Even when failures become apparent, scientists can play the feature-not-a-bug card very frequently to stay on top.


The journal I edit has a policy that the code and data has to be made available to the reviewers. I was surprised at the number of reviewers that dig into the code.


TBH, code (even when all you can do is just looking at it and understanding how it works) is probably the most useful thing to the reviewers themselves.

Imagine the equivalent for reviewing an experimental paper, if you were given a free instant travel to the place where they did the experiment and you could look at their setup and tinker with it and see how it works. I guarantee you a lot of reviewers would go for that.


I've learned that what you say is true. This is particularly the case for papers that use small datasets and not especially complicated empirical analysis.


Surprised that the reviewers do or don't look at the code?


Surprised that the reviewers do look at the code. I had assumed they wouldn't want to put the time in. In hindsight, I think it's often the case that it's faster to look at the code than to read an unclear methodological description.
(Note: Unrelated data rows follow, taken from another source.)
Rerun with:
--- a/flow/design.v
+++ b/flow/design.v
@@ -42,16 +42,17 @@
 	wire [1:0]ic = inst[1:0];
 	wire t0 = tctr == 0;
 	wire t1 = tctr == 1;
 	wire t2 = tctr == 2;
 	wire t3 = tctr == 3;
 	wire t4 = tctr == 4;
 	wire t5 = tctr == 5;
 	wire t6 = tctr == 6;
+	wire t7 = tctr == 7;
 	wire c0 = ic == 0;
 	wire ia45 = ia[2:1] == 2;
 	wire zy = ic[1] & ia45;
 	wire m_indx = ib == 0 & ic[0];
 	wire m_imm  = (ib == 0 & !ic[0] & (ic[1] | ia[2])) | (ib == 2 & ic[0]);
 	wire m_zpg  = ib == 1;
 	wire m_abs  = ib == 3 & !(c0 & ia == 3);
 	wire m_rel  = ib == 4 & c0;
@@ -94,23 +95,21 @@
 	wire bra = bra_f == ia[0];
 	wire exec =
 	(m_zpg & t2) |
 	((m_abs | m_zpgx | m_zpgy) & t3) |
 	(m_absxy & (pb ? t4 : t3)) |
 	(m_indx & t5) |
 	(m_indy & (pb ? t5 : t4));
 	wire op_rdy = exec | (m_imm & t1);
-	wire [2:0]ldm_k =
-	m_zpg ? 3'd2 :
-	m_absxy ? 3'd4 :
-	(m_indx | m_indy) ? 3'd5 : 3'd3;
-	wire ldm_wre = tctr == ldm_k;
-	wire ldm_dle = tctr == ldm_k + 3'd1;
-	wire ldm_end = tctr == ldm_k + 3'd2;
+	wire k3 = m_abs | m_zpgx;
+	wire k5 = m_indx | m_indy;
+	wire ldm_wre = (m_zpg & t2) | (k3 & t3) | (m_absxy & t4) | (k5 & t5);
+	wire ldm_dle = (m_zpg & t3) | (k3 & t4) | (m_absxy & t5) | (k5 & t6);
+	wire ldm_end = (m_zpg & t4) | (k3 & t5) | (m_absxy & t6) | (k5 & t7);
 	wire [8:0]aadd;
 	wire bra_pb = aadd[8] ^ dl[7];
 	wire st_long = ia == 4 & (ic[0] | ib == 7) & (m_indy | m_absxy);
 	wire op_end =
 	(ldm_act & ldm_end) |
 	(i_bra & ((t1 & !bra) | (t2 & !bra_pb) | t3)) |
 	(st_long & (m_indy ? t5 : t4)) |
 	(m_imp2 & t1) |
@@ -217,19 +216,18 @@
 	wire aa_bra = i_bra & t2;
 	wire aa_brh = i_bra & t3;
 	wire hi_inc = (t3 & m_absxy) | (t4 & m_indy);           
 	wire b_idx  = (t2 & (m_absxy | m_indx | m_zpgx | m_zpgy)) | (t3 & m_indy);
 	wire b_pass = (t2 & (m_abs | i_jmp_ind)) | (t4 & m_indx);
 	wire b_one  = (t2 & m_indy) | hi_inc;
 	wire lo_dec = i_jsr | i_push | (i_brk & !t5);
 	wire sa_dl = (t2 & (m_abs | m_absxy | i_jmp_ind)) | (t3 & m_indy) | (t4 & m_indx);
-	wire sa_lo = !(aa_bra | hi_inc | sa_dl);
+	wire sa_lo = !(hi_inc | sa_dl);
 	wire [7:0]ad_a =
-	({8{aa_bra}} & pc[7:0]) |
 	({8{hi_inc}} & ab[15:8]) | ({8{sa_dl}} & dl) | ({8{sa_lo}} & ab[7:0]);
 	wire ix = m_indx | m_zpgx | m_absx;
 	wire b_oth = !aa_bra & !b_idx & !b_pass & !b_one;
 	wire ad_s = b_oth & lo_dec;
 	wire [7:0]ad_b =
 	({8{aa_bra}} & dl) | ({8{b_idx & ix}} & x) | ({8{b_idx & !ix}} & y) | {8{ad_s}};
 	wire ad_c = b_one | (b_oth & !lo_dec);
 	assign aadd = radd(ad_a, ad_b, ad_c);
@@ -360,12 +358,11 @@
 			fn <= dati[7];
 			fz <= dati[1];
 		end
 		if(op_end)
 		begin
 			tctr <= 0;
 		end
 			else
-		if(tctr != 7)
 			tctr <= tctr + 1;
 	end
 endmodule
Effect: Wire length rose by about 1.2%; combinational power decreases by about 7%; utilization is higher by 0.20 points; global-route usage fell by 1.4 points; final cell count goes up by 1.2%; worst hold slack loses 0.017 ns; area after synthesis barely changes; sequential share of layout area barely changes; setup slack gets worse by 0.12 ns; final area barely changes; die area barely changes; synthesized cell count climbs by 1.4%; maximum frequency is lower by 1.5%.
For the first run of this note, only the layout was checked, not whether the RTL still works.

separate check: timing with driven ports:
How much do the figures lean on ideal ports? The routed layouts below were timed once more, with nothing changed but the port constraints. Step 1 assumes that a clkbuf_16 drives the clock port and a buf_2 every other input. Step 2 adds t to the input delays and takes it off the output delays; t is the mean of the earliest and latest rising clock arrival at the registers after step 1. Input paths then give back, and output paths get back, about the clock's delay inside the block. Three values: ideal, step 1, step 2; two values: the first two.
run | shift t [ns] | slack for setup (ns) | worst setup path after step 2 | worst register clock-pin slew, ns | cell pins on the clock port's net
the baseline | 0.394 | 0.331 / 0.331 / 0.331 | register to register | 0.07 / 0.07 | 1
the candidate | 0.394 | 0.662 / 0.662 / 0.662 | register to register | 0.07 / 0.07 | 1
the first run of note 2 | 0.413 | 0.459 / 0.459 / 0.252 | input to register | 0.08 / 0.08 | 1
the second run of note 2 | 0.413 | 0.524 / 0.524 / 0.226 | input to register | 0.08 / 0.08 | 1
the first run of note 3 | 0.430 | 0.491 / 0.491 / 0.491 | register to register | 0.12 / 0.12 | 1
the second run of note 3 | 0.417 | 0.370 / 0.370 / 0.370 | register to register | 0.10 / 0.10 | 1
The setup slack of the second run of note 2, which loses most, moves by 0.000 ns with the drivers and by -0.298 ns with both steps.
Speaking as a reviewer, reviews do take an immense amount of time, especially just in trying to figure out what was done and how. Code would actually speed things up a lot.


Yes, but there needs to be a more complete solution to this. For this to happen, somebody should start funding one (relatively) professional developer per research group. Or, at least, there should be a way to fund "methodology/development" researchers/PhD students that have some domain knowledge, but mainly focus on aspects of publishing code, data, stats methodology, maintaining it, and ensuring that others can use it. Unfortunately, in many fields there does not seem to be a niche for that. But clearly this is a very important problem, possibly more important than funding a larger number of research ideas?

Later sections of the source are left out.